• **WHAT TO WORK ON**: Go to the line containing "hold_violations 0 \" in the records below and print it and every following line exactly, on through the line containing "wire_per_inst_um 16.15 \", then stop.
***** SUPPLIED MATERIAL
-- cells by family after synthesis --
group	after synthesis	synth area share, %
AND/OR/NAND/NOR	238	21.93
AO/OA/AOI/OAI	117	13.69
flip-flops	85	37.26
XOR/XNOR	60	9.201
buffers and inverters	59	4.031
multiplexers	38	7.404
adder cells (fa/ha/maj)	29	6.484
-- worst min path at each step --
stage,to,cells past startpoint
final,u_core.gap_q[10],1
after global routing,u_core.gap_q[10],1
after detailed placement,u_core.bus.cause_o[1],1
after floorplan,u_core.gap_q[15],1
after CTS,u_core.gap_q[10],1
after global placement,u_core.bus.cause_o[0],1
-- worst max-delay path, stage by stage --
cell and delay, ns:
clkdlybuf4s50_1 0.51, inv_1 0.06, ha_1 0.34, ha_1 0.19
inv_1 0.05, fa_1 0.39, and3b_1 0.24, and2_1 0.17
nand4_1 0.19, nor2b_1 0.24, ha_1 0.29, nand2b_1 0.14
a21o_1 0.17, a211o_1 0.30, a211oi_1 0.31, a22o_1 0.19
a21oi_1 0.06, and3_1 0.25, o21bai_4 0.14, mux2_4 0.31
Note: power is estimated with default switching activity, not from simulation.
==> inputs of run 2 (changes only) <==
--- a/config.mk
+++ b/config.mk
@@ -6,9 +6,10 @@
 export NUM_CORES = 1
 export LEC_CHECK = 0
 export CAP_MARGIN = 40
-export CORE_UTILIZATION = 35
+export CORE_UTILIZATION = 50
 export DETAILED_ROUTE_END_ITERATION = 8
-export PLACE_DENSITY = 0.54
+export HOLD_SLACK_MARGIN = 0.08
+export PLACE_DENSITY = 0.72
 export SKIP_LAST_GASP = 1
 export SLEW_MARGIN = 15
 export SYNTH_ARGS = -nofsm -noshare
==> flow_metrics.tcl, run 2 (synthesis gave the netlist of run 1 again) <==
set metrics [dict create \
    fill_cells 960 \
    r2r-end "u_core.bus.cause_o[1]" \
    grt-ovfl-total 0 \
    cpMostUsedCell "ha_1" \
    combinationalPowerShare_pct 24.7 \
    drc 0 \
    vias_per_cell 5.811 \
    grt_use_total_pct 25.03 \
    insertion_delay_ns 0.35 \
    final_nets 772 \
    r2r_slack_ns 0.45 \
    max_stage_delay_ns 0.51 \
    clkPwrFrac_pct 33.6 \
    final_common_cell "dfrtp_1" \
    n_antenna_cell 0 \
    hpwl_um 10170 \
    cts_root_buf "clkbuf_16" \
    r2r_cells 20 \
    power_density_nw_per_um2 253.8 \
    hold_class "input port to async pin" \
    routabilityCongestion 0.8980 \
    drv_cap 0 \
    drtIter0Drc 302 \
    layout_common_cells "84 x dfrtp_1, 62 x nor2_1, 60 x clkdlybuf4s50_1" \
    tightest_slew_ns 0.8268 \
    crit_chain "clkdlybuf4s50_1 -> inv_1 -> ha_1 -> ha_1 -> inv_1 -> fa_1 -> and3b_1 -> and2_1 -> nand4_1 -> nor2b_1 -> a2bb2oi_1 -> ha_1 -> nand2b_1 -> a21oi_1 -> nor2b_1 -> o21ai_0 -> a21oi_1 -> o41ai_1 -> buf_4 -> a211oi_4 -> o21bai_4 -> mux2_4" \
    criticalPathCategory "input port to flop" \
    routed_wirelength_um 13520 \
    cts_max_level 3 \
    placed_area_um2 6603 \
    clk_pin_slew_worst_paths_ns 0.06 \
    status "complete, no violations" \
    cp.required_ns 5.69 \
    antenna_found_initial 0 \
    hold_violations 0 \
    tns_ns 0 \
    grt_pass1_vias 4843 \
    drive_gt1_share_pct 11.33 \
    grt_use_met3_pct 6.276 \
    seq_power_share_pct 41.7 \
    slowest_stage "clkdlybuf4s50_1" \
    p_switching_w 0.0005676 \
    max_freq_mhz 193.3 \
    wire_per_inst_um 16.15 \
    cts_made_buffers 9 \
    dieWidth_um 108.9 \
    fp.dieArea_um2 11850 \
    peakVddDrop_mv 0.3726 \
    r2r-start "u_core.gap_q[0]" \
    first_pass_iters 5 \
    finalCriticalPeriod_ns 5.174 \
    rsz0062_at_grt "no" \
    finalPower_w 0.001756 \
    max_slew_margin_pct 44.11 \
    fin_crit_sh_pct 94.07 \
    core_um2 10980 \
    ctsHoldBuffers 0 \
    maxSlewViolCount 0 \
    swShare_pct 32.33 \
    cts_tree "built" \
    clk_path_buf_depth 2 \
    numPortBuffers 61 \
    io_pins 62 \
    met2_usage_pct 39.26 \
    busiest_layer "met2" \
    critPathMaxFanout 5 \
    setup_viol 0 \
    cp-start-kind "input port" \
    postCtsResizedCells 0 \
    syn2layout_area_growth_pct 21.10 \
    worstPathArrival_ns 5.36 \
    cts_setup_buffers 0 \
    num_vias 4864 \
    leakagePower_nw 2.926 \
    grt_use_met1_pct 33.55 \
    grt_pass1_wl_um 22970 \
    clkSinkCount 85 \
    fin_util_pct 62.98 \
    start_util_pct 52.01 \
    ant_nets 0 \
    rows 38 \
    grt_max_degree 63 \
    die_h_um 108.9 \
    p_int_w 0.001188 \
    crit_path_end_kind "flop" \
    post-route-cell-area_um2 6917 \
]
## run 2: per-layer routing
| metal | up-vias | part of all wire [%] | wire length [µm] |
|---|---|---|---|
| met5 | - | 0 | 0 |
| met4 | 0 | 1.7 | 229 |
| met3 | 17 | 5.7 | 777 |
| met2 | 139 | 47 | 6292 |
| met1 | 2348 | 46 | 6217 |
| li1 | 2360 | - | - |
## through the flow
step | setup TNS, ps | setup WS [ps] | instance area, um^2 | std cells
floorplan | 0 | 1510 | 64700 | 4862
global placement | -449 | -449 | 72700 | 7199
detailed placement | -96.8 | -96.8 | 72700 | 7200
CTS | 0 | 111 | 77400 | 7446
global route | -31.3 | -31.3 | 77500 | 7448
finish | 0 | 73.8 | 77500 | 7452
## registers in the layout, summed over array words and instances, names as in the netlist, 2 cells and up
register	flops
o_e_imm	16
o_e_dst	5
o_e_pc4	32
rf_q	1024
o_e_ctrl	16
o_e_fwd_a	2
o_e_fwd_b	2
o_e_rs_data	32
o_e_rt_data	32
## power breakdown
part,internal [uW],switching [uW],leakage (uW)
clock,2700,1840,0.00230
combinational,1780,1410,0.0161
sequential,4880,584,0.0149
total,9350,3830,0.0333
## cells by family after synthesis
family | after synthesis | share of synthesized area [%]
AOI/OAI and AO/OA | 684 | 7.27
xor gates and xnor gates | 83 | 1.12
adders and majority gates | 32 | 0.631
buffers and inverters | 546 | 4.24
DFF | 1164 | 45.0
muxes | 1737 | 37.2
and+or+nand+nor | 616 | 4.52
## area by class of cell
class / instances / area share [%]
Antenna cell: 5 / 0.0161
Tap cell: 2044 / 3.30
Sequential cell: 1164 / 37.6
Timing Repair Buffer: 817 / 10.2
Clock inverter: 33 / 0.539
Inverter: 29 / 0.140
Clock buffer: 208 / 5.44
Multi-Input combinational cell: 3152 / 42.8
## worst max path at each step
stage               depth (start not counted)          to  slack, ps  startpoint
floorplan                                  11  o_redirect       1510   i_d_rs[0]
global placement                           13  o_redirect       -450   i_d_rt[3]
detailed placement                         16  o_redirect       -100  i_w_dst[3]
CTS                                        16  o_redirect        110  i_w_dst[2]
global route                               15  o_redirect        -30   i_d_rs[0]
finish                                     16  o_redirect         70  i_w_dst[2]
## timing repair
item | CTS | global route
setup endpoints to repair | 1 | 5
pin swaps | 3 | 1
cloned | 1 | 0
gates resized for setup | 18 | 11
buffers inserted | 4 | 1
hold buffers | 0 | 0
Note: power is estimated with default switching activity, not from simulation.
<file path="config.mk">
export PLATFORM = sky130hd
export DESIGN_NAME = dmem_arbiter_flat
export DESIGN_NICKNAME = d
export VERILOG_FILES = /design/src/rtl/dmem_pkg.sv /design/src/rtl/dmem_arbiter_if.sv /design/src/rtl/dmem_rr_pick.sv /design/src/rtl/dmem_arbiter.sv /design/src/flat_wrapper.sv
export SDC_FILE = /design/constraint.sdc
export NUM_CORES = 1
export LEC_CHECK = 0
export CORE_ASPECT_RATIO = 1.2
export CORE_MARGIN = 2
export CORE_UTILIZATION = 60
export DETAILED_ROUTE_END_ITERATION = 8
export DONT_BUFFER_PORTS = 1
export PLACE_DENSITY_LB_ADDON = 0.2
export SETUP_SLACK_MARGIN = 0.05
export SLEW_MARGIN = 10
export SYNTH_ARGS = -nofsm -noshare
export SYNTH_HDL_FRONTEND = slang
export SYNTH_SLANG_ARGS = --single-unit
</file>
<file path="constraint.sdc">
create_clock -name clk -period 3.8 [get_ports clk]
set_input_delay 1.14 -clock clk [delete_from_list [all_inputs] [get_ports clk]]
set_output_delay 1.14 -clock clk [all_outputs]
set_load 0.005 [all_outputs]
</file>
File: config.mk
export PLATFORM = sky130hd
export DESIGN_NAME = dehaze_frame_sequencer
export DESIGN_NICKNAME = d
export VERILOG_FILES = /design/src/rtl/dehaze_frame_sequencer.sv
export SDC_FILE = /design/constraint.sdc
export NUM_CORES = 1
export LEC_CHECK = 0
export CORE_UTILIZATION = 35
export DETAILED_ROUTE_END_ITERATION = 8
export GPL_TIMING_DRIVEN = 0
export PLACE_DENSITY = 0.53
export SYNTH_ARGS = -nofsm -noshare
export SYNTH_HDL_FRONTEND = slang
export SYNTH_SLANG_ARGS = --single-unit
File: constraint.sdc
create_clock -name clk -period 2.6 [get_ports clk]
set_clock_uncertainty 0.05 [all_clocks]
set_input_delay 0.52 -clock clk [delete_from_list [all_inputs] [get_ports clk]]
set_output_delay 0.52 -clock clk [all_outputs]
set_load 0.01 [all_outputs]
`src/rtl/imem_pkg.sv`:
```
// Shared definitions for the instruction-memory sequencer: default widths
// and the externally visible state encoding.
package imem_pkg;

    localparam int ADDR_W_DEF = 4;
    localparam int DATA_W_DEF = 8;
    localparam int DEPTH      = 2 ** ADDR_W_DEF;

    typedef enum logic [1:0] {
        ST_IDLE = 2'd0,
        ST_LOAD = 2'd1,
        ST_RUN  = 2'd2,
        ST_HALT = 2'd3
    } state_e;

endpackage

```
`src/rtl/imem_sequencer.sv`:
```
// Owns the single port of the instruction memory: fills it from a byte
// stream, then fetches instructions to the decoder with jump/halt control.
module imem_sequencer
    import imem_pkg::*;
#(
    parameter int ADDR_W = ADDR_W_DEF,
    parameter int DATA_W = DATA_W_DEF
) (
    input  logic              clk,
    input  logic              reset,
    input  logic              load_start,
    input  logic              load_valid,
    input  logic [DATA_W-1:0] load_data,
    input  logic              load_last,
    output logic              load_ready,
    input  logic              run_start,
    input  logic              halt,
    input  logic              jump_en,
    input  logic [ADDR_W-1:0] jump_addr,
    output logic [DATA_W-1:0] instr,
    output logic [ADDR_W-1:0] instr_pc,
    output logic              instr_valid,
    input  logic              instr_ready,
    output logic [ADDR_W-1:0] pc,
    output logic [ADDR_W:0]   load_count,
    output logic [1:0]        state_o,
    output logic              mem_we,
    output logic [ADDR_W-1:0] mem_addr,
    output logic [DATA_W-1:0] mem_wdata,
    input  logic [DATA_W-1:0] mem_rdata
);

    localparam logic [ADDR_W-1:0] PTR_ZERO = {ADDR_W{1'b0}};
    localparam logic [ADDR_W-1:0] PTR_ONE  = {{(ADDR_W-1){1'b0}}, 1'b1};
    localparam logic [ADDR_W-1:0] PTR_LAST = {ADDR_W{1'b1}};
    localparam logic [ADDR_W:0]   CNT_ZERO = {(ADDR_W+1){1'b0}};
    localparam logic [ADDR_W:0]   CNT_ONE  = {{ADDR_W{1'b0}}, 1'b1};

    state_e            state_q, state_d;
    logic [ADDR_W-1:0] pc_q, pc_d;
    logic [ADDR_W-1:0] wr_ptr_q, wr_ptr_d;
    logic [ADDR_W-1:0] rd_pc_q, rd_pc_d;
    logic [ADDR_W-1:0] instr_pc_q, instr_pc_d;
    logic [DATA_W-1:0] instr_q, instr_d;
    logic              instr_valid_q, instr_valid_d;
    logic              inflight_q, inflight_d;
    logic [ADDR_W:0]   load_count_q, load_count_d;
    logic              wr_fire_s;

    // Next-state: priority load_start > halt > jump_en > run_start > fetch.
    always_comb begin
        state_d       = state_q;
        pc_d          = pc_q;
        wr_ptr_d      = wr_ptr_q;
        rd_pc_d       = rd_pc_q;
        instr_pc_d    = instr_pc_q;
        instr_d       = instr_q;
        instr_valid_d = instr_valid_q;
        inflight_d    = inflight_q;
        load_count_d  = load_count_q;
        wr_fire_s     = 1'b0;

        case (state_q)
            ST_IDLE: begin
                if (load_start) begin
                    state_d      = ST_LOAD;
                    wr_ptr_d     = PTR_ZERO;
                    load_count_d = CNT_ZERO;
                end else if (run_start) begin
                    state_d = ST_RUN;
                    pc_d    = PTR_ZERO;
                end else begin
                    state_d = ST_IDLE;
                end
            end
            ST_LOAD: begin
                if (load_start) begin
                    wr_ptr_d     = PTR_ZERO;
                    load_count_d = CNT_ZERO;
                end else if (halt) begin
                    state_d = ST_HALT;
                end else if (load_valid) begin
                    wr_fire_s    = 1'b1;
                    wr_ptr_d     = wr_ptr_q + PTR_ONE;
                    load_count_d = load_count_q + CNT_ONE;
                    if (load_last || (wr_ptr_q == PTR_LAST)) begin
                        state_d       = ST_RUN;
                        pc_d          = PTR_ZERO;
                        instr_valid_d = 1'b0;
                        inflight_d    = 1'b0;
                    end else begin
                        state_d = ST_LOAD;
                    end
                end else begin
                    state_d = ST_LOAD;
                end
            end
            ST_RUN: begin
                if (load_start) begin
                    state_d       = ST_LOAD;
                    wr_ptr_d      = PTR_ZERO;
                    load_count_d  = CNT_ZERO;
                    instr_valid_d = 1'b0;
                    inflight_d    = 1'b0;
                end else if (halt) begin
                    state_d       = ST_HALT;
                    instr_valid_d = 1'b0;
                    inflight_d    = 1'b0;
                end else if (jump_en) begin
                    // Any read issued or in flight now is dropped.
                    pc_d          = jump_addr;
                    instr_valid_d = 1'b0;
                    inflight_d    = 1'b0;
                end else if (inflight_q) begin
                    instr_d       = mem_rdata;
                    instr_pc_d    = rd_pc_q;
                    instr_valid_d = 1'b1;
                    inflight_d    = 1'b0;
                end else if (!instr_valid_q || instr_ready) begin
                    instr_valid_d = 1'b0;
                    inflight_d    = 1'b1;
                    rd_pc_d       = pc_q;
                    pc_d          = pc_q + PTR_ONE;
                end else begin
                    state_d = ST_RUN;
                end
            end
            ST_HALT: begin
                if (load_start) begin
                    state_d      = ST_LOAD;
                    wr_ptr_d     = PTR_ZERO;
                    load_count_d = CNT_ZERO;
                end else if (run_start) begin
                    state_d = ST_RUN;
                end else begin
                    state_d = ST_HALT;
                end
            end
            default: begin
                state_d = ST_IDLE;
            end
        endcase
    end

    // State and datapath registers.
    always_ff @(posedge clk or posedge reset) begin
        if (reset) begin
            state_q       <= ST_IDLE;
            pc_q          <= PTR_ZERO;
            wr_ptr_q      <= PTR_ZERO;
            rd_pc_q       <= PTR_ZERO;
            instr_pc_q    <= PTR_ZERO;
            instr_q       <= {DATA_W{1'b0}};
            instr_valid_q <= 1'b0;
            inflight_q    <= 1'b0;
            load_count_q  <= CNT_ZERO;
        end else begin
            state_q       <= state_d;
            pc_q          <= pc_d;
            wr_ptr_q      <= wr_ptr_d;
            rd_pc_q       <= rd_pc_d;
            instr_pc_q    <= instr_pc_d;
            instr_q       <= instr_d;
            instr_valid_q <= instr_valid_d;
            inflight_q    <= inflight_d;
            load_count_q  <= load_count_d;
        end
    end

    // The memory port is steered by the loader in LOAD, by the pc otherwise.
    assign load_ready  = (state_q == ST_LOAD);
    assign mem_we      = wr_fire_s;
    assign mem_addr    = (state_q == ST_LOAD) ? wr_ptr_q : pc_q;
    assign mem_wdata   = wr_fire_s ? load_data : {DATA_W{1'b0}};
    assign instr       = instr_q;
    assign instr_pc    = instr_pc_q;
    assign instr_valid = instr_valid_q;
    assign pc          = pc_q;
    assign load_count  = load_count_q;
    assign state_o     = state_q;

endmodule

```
**********
***** SUPPLIED MATERIAL
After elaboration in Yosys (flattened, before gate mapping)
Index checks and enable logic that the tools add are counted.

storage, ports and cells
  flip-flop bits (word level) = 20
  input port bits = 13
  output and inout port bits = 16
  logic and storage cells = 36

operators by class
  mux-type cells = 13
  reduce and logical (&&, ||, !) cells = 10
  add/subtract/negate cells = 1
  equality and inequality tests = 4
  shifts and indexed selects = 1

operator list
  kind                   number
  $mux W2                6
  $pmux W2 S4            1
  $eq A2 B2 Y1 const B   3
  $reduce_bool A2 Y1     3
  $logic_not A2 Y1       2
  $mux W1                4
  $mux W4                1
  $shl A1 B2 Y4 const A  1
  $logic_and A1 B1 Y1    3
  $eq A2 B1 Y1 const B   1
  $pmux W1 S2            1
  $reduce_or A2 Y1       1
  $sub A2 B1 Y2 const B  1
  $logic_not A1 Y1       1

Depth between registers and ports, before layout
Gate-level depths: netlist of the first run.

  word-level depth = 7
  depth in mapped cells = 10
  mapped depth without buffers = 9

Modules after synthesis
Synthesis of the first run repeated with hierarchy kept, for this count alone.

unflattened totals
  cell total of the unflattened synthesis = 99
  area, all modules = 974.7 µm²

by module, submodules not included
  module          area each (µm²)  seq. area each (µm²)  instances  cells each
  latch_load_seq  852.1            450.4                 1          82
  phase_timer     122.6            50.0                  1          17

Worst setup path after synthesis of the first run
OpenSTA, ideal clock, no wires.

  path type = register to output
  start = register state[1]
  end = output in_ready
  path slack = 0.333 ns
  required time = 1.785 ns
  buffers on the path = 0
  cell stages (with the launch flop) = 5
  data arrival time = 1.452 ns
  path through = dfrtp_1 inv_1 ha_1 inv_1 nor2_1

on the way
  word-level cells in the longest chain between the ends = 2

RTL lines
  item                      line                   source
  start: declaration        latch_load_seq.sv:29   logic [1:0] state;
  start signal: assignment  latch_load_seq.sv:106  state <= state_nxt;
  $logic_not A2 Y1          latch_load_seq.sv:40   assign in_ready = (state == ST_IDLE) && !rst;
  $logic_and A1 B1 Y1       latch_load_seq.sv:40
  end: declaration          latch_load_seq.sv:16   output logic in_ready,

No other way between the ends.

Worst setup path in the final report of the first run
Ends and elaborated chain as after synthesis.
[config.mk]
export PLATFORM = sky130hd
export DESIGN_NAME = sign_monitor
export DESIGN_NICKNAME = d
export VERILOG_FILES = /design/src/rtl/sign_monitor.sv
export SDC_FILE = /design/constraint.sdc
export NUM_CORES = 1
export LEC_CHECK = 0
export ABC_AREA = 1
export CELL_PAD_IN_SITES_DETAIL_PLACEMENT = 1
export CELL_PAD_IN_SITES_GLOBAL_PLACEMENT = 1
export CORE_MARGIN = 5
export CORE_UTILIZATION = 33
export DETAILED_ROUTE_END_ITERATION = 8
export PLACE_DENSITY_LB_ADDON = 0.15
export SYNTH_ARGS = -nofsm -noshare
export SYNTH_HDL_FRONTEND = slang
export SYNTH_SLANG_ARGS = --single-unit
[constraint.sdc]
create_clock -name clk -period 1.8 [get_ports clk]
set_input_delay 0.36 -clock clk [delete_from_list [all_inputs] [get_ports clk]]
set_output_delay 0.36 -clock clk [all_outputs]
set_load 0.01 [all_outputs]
**********
• **RESPONSE TO THIS TASK**:
    hold_violations 0 \
    tns_ns 0 \
    grt_pass1_vias 4843 \
    drive_gt1_share_pct 11.33 \
    grt_use_met3_pct 6.276 \
    seq_power_share_pct 41.7 \
    slowest_stage "clkdlybuf4s50_1" \
    p_switching_w 0.0005676 \
    max_freq_mhz 193.3 \
    wire_per_inst_um 16.15 \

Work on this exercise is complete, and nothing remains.